Stored items
• • • •
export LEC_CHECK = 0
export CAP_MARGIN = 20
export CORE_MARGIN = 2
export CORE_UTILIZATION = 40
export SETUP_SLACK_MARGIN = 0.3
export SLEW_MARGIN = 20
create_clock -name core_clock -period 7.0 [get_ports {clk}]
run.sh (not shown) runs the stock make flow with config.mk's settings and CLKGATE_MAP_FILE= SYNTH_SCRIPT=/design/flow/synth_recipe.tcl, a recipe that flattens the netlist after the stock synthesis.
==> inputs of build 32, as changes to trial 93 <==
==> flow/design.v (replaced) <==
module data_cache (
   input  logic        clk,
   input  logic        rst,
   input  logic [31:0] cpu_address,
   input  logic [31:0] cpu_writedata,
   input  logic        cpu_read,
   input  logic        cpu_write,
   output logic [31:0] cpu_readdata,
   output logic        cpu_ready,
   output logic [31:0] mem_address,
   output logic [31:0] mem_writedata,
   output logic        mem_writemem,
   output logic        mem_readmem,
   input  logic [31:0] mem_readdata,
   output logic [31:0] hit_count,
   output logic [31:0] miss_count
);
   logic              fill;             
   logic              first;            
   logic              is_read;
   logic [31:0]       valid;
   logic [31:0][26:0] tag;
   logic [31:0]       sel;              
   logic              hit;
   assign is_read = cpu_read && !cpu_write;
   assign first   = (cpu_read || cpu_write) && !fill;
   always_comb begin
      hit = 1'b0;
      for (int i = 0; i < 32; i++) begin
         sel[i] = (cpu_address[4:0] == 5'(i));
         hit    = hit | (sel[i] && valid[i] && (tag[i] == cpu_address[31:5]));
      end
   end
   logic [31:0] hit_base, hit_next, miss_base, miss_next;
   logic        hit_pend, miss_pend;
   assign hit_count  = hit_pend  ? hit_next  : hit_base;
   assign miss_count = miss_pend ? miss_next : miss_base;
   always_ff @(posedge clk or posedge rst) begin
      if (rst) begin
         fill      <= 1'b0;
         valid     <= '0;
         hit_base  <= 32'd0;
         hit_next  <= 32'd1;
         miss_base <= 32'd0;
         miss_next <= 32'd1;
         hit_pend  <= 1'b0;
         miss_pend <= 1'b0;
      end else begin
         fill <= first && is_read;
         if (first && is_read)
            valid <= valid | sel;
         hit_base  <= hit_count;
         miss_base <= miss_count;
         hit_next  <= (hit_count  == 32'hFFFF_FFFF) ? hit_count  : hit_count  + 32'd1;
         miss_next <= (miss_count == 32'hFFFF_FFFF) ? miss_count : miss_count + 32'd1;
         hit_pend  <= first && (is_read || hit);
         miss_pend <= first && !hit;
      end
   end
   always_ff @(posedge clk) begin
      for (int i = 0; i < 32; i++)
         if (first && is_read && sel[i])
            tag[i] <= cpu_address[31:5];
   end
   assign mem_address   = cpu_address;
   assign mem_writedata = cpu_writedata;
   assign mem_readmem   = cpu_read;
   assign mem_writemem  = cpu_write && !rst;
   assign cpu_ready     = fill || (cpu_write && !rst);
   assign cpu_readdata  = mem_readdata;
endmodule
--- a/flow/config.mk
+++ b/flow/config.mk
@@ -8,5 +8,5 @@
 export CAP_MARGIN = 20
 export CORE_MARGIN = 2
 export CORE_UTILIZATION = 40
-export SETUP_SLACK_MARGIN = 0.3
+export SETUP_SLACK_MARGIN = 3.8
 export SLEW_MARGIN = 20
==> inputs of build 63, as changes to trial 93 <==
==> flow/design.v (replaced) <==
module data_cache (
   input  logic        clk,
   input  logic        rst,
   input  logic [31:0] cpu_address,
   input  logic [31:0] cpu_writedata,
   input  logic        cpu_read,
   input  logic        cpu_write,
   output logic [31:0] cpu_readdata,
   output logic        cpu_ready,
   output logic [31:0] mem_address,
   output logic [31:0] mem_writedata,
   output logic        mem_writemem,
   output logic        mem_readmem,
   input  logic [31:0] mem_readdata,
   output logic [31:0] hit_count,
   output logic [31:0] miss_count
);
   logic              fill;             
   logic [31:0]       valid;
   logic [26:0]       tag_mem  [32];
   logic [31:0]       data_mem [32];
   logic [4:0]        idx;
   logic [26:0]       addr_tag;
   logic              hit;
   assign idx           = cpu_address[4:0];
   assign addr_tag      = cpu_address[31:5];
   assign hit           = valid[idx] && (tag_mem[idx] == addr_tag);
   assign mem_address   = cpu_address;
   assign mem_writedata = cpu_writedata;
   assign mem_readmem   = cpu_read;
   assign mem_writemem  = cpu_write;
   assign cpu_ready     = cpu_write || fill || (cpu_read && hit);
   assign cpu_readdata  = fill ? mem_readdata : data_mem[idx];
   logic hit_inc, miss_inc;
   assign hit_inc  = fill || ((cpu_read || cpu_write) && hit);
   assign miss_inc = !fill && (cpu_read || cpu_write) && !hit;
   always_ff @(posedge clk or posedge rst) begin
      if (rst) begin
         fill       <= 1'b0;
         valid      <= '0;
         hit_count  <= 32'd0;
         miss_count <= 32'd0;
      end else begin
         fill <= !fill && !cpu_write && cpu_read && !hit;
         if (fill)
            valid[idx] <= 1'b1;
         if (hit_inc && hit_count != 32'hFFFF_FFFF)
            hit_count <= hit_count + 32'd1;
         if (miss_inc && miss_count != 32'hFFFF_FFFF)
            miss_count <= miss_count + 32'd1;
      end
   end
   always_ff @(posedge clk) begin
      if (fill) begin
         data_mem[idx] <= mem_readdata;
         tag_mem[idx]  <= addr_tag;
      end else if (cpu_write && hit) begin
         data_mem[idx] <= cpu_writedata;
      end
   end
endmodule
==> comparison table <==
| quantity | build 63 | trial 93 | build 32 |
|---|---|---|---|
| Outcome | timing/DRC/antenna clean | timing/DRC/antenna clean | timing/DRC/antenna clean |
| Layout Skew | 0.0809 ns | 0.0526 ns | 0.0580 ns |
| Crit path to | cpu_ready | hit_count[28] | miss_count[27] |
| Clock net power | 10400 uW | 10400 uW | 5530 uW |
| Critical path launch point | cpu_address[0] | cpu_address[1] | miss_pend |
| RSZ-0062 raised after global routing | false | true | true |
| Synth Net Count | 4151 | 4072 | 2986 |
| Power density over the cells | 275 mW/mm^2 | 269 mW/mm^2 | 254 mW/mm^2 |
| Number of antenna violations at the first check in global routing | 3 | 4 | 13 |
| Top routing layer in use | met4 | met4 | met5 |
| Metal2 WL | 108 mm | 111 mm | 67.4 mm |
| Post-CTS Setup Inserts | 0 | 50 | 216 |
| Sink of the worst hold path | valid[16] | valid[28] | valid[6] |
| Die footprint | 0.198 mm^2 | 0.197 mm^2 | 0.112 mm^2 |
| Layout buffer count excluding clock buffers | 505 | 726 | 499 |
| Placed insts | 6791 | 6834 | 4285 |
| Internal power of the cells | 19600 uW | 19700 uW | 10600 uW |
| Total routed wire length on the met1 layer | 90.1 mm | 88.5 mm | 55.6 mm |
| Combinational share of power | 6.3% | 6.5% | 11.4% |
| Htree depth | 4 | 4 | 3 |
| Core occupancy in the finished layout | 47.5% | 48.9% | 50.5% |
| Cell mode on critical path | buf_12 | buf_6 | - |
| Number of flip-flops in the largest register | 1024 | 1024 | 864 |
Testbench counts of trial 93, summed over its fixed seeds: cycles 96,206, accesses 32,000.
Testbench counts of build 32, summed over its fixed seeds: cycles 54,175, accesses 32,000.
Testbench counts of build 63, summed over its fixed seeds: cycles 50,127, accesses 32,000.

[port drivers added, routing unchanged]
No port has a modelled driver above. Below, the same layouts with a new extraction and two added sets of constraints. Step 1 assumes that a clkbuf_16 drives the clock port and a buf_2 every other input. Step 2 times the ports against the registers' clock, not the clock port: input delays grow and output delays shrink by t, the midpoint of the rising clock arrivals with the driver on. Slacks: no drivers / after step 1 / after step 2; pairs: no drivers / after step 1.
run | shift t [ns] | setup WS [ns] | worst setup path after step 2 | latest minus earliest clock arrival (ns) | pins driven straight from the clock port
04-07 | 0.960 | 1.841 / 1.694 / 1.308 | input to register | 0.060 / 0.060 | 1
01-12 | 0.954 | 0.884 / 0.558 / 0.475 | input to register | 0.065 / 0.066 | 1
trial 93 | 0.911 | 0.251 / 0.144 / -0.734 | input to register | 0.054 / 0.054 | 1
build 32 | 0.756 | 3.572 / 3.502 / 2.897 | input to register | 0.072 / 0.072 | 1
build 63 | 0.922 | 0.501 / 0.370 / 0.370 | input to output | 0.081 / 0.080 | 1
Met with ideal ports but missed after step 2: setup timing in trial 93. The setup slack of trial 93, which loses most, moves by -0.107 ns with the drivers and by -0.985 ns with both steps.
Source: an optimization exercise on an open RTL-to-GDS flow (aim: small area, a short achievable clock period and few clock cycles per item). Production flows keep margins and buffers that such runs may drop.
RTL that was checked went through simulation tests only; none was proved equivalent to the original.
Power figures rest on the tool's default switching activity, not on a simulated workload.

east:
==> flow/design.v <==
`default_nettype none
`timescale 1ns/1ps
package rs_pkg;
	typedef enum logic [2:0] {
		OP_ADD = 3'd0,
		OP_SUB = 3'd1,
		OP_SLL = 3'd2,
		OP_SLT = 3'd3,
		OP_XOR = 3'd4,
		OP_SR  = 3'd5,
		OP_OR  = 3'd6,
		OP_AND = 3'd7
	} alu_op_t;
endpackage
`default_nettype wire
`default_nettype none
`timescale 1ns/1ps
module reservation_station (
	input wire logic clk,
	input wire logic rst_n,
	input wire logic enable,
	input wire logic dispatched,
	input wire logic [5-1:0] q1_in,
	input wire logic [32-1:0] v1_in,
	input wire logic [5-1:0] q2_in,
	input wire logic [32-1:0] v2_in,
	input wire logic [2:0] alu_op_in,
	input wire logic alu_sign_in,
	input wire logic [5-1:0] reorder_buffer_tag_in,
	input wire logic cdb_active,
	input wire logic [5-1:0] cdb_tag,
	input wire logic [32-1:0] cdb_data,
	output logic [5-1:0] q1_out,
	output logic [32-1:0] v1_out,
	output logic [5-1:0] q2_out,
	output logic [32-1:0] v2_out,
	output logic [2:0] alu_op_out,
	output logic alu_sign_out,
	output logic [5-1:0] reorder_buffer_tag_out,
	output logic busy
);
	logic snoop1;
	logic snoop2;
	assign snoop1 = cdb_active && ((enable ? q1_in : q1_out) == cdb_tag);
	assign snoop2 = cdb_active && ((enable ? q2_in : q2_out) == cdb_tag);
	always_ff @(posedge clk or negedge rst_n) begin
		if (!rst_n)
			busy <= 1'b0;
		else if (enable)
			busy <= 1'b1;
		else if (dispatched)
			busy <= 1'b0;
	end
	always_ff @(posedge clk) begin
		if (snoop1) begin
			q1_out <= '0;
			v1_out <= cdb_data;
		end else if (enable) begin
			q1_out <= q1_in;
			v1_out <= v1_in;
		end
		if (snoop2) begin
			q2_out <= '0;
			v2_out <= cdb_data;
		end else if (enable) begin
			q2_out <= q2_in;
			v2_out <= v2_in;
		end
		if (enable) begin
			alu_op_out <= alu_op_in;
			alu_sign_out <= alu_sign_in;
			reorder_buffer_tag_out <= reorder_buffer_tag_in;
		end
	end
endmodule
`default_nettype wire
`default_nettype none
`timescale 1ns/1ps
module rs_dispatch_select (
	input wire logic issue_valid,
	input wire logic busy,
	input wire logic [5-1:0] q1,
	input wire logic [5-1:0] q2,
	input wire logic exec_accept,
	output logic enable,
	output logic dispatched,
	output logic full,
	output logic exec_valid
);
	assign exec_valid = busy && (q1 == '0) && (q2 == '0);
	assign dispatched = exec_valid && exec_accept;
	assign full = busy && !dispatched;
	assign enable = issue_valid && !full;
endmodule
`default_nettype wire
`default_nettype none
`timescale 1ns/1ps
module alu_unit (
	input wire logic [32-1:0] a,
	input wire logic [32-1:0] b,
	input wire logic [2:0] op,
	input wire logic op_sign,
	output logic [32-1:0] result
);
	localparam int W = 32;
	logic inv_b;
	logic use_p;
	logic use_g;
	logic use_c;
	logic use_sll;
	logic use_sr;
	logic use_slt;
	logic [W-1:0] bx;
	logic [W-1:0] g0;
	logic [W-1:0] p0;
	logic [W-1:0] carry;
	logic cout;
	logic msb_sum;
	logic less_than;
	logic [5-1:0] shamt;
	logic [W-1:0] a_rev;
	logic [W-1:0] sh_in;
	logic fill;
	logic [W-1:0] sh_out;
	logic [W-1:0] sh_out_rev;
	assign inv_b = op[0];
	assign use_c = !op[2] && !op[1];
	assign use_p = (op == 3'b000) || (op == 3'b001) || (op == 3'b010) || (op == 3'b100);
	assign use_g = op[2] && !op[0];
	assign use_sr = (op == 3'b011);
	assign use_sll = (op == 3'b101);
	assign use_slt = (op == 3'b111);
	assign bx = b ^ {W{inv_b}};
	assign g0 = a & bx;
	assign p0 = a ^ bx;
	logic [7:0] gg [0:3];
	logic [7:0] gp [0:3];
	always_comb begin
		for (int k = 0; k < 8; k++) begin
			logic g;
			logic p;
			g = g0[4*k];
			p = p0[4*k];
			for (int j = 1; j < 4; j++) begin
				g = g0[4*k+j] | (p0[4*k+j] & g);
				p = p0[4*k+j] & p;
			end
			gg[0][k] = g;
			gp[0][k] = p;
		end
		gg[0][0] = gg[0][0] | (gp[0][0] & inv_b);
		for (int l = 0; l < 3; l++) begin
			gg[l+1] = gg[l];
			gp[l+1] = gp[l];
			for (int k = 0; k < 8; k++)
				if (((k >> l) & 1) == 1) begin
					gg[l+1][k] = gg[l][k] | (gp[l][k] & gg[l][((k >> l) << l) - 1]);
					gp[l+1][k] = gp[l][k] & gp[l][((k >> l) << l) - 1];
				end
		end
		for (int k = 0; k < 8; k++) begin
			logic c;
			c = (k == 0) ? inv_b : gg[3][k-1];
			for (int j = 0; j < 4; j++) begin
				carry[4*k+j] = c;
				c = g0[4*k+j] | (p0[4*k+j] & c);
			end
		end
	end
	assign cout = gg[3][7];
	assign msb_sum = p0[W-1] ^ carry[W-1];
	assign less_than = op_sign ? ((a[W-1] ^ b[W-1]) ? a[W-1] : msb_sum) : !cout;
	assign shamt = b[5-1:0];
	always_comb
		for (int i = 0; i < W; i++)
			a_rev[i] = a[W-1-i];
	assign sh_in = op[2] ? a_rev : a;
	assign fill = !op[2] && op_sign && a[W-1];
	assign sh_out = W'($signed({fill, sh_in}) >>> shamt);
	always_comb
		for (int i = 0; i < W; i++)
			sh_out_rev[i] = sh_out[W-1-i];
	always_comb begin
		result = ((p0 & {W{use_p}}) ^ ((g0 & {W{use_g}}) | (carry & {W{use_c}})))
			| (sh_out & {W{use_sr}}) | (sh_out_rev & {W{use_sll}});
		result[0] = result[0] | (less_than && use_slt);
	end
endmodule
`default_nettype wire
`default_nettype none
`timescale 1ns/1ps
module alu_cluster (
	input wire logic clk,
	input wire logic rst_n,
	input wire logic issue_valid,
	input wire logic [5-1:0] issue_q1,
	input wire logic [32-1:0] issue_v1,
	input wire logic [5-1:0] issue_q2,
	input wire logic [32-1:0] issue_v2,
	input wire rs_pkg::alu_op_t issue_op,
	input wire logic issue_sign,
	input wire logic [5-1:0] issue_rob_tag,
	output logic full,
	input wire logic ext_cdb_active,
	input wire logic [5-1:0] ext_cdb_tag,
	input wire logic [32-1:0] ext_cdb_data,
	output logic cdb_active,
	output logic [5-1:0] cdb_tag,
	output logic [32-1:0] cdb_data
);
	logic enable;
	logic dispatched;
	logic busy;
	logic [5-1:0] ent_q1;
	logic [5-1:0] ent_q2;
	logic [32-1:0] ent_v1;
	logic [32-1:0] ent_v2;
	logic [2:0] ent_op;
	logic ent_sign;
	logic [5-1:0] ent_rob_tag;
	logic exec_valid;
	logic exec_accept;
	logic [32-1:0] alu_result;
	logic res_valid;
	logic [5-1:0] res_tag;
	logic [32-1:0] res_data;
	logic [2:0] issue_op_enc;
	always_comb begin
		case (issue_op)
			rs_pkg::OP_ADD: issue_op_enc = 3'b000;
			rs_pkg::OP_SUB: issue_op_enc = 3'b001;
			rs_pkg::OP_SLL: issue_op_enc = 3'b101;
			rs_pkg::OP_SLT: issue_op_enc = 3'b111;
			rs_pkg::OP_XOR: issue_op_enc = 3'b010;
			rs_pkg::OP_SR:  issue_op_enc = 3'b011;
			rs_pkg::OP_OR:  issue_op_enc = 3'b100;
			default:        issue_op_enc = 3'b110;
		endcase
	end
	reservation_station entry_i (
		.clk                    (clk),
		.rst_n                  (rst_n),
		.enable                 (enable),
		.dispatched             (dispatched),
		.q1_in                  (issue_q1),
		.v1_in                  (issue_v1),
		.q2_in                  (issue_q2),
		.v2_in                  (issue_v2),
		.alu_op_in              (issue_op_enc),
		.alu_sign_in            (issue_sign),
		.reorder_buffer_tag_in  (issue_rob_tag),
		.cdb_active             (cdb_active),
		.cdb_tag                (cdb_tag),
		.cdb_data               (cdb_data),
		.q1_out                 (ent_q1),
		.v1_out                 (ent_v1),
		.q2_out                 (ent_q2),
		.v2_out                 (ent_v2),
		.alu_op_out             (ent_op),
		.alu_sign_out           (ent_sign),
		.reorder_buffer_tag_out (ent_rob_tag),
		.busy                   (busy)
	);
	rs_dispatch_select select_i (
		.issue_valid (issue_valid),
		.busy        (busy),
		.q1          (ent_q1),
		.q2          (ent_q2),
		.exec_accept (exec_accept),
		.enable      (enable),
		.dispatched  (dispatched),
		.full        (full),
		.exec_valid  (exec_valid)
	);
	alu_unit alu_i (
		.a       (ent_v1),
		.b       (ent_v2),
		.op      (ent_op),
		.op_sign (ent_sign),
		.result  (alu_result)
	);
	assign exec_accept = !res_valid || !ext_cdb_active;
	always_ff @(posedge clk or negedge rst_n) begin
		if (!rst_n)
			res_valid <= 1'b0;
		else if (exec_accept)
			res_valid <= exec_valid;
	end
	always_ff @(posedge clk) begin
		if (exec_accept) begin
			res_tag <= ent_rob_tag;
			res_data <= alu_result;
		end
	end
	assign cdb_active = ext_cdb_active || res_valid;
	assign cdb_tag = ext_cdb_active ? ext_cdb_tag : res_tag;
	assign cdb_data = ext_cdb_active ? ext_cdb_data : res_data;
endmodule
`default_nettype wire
• • • •
__Exercise requirements__.
Go line by line through the data above and count those holding "first"; report the number alone.

__Response to the exercise__.
8